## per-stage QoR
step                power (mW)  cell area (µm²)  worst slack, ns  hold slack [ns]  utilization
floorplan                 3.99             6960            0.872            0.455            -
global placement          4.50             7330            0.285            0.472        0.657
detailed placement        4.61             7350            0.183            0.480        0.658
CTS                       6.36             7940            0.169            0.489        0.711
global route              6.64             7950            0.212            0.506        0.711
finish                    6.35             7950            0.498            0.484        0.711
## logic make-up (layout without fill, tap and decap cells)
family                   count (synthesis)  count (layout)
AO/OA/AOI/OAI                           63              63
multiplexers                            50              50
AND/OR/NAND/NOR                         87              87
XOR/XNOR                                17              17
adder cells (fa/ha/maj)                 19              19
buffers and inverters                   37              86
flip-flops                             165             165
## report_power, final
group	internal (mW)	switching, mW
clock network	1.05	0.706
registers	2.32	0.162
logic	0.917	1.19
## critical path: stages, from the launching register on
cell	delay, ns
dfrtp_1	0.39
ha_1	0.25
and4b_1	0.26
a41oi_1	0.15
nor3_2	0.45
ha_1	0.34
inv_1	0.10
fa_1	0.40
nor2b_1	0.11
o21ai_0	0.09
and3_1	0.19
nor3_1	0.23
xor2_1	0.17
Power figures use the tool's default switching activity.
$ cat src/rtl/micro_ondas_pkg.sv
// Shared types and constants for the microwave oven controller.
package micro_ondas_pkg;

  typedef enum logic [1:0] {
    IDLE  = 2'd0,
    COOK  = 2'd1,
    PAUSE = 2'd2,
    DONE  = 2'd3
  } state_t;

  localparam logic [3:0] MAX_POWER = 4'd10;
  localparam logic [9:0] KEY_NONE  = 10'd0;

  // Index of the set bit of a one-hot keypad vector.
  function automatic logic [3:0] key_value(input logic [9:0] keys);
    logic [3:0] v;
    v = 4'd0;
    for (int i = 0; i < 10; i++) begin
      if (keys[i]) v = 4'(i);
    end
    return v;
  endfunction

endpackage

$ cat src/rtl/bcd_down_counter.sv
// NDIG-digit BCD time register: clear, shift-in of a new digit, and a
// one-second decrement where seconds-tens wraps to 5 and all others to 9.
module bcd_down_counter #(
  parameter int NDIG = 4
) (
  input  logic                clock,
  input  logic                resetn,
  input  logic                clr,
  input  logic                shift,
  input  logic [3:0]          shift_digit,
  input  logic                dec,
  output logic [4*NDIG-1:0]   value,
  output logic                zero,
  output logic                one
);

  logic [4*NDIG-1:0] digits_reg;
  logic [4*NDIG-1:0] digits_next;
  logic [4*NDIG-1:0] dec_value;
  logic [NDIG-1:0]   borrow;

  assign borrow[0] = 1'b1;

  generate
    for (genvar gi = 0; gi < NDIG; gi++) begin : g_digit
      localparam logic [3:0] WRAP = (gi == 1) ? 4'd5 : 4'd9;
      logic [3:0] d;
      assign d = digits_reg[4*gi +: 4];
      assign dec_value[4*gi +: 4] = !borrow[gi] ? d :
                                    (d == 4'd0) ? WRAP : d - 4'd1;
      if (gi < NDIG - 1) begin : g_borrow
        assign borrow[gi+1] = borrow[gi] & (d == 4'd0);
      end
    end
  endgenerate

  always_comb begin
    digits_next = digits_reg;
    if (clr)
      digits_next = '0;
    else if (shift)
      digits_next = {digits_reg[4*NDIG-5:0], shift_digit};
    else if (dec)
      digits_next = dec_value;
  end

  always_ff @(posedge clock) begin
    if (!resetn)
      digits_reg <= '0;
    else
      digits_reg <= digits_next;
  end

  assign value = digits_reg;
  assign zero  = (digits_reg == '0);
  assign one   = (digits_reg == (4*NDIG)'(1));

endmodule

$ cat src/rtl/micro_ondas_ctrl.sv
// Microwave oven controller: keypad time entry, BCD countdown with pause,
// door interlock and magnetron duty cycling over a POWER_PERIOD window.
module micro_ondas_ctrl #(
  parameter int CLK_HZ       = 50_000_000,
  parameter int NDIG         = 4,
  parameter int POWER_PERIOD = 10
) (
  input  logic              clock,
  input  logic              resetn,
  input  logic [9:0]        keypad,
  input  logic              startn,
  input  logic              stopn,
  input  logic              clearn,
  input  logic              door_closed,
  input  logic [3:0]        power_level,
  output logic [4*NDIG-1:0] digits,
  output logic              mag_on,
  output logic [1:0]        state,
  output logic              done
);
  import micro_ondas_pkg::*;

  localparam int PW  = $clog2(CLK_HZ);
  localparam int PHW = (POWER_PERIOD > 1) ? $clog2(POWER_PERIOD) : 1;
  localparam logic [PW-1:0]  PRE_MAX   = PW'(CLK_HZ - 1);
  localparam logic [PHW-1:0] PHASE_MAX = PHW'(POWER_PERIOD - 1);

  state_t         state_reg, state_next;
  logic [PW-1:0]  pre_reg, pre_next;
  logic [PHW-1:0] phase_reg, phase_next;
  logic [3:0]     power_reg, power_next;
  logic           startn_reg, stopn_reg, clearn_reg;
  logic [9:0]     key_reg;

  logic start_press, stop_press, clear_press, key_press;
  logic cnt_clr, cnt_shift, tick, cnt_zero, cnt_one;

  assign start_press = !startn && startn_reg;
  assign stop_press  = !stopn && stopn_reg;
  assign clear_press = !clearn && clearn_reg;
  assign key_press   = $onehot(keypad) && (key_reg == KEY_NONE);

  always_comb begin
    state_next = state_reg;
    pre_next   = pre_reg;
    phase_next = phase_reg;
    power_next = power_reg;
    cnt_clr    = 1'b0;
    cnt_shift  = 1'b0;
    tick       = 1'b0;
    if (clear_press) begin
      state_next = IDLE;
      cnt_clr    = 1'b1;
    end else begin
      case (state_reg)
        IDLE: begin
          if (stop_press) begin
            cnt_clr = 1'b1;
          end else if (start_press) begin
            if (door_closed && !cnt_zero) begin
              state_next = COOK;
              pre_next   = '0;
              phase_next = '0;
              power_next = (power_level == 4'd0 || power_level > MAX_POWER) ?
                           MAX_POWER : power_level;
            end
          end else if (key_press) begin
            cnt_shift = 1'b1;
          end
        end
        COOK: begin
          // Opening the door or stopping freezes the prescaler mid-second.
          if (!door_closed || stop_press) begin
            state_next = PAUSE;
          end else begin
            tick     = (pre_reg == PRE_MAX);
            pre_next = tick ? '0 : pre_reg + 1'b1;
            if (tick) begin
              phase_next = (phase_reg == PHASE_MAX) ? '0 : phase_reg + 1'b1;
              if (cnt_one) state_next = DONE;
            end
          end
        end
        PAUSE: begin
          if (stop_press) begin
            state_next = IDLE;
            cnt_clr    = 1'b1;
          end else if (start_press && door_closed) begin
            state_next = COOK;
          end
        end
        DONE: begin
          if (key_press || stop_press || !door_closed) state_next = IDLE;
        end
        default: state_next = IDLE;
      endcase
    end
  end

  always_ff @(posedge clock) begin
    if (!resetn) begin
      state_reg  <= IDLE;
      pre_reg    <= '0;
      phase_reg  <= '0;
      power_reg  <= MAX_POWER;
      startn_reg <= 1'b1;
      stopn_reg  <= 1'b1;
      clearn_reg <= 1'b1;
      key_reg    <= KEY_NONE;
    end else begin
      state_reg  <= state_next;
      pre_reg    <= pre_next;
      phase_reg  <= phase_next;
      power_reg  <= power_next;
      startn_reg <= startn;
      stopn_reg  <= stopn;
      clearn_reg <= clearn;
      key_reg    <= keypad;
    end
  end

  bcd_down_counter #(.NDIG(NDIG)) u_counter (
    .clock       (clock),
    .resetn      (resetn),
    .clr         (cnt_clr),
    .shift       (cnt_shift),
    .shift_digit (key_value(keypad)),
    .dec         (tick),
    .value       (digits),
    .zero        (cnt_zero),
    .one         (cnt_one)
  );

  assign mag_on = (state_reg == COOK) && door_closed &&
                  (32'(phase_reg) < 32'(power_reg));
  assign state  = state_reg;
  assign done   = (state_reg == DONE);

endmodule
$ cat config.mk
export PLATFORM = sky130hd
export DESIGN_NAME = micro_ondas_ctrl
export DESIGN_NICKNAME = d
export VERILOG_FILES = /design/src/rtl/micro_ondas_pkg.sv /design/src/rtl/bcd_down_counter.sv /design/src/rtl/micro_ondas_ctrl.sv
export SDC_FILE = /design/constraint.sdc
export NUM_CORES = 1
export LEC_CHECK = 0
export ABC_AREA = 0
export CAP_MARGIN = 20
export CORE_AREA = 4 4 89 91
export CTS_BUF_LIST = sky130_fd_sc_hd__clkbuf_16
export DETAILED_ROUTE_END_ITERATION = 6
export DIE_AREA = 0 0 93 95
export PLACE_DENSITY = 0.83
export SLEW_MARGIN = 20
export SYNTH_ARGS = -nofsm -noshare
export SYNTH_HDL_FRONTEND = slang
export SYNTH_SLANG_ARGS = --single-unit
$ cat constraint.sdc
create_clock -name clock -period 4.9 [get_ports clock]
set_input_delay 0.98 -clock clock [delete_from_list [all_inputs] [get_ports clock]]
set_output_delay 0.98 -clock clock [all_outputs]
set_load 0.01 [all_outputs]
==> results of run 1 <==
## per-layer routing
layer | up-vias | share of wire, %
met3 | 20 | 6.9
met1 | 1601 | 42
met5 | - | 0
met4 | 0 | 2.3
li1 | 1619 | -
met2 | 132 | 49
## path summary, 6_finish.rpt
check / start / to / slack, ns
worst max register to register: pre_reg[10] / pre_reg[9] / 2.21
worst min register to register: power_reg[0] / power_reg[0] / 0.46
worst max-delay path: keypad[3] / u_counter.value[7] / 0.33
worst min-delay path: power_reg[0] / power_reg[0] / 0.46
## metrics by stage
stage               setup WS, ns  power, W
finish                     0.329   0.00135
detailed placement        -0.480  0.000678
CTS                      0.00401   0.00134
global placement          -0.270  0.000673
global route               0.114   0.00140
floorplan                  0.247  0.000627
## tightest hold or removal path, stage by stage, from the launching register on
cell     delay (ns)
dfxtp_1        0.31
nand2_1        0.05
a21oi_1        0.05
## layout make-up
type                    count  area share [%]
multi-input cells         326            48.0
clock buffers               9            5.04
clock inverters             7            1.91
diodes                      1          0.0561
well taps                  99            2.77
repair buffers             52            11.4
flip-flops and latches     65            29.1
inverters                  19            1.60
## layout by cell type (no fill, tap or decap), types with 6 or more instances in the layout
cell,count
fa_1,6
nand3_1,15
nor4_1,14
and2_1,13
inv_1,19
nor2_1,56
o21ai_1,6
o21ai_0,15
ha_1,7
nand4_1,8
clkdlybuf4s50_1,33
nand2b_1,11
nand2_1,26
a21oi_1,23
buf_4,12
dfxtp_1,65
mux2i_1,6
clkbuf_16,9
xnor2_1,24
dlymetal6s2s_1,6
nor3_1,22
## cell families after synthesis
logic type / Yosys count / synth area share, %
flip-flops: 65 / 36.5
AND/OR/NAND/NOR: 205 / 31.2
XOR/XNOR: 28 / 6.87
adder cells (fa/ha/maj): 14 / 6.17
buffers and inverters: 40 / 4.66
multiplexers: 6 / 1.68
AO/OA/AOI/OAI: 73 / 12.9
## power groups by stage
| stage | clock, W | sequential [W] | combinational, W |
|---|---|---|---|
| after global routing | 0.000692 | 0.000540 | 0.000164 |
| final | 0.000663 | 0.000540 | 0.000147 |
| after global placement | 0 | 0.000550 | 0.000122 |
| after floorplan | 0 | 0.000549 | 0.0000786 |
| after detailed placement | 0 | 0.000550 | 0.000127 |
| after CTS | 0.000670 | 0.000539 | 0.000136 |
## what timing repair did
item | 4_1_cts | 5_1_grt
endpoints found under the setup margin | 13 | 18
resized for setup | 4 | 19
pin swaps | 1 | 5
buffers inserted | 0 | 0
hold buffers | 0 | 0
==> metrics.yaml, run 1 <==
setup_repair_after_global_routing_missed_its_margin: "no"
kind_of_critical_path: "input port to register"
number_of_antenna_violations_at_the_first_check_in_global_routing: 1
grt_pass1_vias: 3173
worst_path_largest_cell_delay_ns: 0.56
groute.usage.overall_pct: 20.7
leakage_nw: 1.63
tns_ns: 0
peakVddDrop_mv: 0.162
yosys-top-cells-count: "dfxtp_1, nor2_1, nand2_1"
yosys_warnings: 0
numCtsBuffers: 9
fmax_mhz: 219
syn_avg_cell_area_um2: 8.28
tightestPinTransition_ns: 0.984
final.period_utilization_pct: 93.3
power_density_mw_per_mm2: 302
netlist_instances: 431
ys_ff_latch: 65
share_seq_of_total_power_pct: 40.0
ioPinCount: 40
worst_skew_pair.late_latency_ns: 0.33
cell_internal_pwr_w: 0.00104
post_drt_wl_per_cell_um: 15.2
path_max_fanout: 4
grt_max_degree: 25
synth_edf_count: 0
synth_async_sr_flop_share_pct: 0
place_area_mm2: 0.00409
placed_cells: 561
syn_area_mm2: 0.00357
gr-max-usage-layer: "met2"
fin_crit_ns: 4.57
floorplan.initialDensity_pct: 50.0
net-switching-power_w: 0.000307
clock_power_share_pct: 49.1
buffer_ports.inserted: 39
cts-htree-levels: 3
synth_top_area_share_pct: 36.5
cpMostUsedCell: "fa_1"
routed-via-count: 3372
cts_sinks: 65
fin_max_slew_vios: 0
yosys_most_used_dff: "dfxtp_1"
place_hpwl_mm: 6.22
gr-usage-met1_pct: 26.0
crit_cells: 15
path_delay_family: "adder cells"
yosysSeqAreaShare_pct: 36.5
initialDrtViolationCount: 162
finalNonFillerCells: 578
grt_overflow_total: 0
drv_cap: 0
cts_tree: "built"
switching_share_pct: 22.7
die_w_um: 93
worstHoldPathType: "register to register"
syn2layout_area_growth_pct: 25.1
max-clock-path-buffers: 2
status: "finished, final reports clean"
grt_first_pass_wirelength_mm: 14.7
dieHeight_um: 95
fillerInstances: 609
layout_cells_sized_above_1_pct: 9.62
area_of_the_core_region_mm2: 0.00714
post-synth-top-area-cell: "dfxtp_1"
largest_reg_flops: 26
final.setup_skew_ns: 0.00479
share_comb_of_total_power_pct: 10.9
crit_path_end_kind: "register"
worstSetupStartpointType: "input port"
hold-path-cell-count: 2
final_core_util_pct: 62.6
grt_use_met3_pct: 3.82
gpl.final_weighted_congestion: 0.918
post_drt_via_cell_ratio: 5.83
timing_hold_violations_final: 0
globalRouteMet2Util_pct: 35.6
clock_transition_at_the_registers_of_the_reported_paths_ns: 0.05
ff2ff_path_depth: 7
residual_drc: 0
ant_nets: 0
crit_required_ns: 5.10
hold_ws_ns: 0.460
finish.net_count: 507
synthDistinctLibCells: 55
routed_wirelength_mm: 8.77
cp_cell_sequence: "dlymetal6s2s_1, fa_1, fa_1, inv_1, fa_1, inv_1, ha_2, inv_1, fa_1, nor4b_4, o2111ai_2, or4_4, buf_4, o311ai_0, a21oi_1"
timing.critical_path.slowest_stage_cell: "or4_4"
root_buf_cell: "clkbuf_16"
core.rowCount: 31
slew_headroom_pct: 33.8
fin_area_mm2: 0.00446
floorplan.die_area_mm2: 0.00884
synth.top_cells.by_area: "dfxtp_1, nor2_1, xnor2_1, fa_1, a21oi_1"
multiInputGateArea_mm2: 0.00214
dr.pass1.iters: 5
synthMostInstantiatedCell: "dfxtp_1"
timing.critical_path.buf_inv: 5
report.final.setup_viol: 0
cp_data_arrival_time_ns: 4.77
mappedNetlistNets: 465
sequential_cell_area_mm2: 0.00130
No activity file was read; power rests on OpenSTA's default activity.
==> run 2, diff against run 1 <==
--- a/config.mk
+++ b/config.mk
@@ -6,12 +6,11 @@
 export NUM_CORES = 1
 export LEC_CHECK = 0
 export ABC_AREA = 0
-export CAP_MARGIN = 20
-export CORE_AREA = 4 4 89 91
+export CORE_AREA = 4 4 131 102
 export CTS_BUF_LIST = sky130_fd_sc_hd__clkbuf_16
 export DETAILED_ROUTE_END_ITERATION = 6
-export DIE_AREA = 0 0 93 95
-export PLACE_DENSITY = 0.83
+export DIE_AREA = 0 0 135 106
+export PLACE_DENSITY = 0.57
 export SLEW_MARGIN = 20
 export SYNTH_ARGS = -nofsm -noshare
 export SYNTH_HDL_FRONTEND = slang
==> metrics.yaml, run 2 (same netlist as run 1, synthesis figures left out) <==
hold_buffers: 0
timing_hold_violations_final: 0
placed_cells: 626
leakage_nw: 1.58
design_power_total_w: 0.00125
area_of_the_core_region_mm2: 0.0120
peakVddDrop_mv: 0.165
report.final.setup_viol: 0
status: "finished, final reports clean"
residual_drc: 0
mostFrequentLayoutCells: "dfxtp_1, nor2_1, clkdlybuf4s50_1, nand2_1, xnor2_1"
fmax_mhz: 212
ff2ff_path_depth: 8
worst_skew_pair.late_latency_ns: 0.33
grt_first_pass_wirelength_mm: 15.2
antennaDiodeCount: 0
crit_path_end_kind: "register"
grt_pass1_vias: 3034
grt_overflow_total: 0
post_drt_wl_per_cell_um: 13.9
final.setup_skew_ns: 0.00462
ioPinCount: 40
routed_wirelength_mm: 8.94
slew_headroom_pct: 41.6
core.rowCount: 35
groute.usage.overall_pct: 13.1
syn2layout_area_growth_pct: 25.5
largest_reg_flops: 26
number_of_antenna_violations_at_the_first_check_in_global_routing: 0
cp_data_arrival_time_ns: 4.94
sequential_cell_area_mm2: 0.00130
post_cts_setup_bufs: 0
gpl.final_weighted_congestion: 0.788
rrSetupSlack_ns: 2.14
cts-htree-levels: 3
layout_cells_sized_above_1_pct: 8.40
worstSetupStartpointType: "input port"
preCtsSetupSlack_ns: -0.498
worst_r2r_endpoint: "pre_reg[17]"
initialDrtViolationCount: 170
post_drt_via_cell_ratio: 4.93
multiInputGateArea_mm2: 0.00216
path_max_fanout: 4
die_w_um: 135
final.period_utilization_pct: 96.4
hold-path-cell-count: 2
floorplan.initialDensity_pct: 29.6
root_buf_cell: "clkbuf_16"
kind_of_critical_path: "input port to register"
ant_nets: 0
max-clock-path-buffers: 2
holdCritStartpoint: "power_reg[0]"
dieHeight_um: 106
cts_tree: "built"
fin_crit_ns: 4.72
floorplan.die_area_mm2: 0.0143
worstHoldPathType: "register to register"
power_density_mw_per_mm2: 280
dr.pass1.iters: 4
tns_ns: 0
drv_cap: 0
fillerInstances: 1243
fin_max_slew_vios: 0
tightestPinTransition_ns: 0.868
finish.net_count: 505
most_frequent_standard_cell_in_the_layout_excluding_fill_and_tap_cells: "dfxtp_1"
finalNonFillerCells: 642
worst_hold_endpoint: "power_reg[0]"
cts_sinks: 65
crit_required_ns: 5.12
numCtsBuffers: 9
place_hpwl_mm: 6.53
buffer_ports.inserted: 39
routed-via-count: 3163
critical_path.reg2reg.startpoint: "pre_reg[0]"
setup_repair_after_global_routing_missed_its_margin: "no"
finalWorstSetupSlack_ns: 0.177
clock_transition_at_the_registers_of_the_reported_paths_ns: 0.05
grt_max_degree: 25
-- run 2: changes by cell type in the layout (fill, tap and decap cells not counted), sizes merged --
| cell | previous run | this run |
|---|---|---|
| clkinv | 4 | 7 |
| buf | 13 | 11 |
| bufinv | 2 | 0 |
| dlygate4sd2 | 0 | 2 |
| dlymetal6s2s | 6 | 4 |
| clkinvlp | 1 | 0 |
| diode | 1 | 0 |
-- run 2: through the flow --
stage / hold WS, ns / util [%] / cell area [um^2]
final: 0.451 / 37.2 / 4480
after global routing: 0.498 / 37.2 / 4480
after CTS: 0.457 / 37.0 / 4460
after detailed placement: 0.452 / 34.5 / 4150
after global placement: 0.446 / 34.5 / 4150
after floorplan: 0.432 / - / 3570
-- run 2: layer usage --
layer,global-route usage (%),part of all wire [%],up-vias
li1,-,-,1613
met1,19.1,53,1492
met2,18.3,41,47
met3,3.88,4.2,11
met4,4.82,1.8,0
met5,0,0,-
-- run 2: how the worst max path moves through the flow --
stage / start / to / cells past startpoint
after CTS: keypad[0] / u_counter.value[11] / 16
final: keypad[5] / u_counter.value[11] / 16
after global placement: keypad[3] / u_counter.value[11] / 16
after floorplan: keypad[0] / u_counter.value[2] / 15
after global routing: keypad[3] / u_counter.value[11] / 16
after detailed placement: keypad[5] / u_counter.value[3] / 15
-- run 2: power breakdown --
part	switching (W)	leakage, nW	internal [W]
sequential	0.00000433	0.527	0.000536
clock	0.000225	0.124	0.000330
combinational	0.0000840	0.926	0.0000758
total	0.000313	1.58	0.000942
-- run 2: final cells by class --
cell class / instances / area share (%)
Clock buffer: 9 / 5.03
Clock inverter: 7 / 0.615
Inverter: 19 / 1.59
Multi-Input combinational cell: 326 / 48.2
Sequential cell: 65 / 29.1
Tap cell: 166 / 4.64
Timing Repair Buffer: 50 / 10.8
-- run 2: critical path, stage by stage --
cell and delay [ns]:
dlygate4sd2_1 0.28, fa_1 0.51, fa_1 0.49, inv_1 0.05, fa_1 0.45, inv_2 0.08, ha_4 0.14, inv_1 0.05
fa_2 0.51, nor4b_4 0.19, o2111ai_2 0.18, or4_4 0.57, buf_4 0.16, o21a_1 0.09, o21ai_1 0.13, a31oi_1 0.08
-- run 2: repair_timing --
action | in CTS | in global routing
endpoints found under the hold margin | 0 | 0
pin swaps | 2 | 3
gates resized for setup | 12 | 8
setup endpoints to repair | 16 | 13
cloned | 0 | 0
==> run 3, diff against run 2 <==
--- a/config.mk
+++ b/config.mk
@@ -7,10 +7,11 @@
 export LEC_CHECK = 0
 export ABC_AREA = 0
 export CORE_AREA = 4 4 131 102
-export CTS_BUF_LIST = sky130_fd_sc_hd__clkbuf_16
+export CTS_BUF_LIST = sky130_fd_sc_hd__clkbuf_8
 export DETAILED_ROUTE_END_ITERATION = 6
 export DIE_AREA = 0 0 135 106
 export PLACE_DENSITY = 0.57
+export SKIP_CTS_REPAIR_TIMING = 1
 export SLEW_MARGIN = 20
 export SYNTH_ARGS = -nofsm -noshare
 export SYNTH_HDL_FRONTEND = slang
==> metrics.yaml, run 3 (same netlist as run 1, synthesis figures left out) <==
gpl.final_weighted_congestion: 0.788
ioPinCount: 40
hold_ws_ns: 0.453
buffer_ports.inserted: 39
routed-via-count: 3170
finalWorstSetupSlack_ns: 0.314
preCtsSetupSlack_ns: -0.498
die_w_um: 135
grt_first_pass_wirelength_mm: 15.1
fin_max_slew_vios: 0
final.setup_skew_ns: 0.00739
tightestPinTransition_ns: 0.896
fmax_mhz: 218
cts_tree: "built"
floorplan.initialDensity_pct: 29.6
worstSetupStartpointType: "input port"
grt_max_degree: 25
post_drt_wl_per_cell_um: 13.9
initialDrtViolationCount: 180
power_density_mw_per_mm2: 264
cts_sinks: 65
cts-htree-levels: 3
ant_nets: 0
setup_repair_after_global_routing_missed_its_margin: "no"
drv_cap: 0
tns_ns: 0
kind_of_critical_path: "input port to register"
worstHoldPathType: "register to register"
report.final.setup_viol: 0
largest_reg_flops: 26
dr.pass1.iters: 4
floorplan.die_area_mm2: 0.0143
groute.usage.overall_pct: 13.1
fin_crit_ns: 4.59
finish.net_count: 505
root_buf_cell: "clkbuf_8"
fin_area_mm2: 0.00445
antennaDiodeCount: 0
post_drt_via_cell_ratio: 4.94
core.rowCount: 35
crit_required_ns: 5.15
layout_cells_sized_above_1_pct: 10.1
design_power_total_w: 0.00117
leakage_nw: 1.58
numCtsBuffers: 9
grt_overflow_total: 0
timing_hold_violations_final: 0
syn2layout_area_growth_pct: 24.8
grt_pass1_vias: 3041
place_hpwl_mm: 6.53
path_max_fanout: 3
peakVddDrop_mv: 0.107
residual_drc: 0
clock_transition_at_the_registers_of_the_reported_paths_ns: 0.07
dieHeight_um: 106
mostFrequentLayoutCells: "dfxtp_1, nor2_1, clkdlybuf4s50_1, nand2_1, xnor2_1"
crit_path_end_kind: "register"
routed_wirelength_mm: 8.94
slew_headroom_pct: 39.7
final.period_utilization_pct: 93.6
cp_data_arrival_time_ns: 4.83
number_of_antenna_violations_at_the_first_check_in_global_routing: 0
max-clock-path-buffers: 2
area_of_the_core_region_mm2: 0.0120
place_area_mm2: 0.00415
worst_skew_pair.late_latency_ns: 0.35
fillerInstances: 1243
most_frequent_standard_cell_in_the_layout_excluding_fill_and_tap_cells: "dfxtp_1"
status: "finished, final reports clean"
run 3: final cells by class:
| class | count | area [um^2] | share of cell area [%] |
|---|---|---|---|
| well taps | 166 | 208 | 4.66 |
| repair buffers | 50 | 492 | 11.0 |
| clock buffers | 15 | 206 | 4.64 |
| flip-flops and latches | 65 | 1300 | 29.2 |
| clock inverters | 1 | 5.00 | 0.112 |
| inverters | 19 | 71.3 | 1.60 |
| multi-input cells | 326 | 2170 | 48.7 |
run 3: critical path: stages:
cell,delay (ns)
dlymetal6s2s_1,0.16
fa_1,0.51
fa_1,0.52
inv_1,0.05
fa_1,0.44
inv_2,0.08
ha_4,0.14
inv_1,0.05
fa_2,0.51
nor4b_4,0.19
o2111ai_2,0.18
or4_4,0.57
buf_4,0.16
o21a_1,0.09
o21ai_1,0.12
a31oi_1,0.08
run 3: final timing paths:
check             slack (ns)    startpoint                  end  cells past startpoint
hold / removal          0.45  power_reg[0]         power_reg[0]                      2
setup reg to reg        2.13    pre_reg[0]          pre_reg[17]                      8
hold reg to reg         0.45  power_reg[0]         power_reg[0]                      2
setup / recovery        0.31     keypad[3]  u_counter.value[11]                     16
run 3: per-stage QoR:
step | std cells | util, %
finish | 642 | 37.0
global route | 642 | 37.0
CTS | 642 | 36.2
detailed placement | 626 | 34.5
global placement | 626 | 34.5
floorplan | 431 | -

+ + + + + + +

WHAT NEEDS TO BE DONE
Output the lines of the records above exactly as they appear, from the line containing "startn_reg <= startn;" through the line containing "worst min register".

TASK OUTPUT
      startn_reg <= startn;
      stopn_reg  <= stopn;
      clearn_reg <= clearn;
      key_reg    <= keypad;
    end
  end

  bcd_down_counter #(.NDIG(NDIG)) u_counter (
    .clock       (clock),
    .resetn      (resetn),
    .clr         (cnt_clr),
    .shift       (cnt_shift),
    .shift_digit (key_value(keypad)),
    .dec         (tick),
    .value       (digits),
    .zero        (cnt_zero),
    .one         (cnt_one)
  );

  assign mag_on = (state_reg == COOK) && door_closed &&
                  (32'(phase_reg) < 32'(power_reg));
  assign state  = state_reg;
  assign done   = (state_reg == DONE);

endmodule
$ cat config.mk
export PLATFORM = sky130hd
export DESIGN_NAME = micro_ondas_ctrl
export DESIGN_NICKNAME = d
export VERILOG_FILES = /design/src/rtl/micro_ondas_pkg.sv /design/src/rtl/bcd_down_counter.sv /design/src/rtl/micro_ondas_ctrl.sv
export SDC_FILE = /design/constraint.sdc
export NUM_CORES = 1
export LEC_CHECK = 0
export ABC_AREA = 0
export CAP_MARGIN = 20
export CORE_AREA = 4 4 89 91
export CTS_BUF_LIST = sky130_fd_sc_hd__clkbuf_16
export DETAILED_ROUTE_END_ITERATION = 6
export DIE_AREA = 0 0 93 95
export PLACE_DENSITY = 0.83
export SLEW_MARGIN = 20
export SYNTH_ARGS = -nofsm -noshare
export SYNTH_HDL_FRONTEND = slang
export SYNTH_SLANG_ARGS = --single-unit
$ cat constraint.sdc
create_clock -name clock -period 4.9 [get_ports clock]
set_input_delay 0.98 -clock clock [delete_from_list [all_inputs] [get_ports clock]]
set_output_delay 0.98 -clock clock [all_outputs]
set_load 0.01 [all_outputs]
==> results of run 1 <==
## per-layer routing
layer | up-vias | share of wire, %
met3 | 20 | 6.9
met1 | 1601 | 42
met5 | - | 0
met4 | 0 | 2.3
li1 | 1619 | -
met2 | 132 | 49
## path summary, 6_finish.rpt
check / start / to / slack, ns
worst max register to register: pre_reg[10] / pre_reg[9] / 2.21
worst min register to register: power_reg[0] / power_reg[0] / 0.46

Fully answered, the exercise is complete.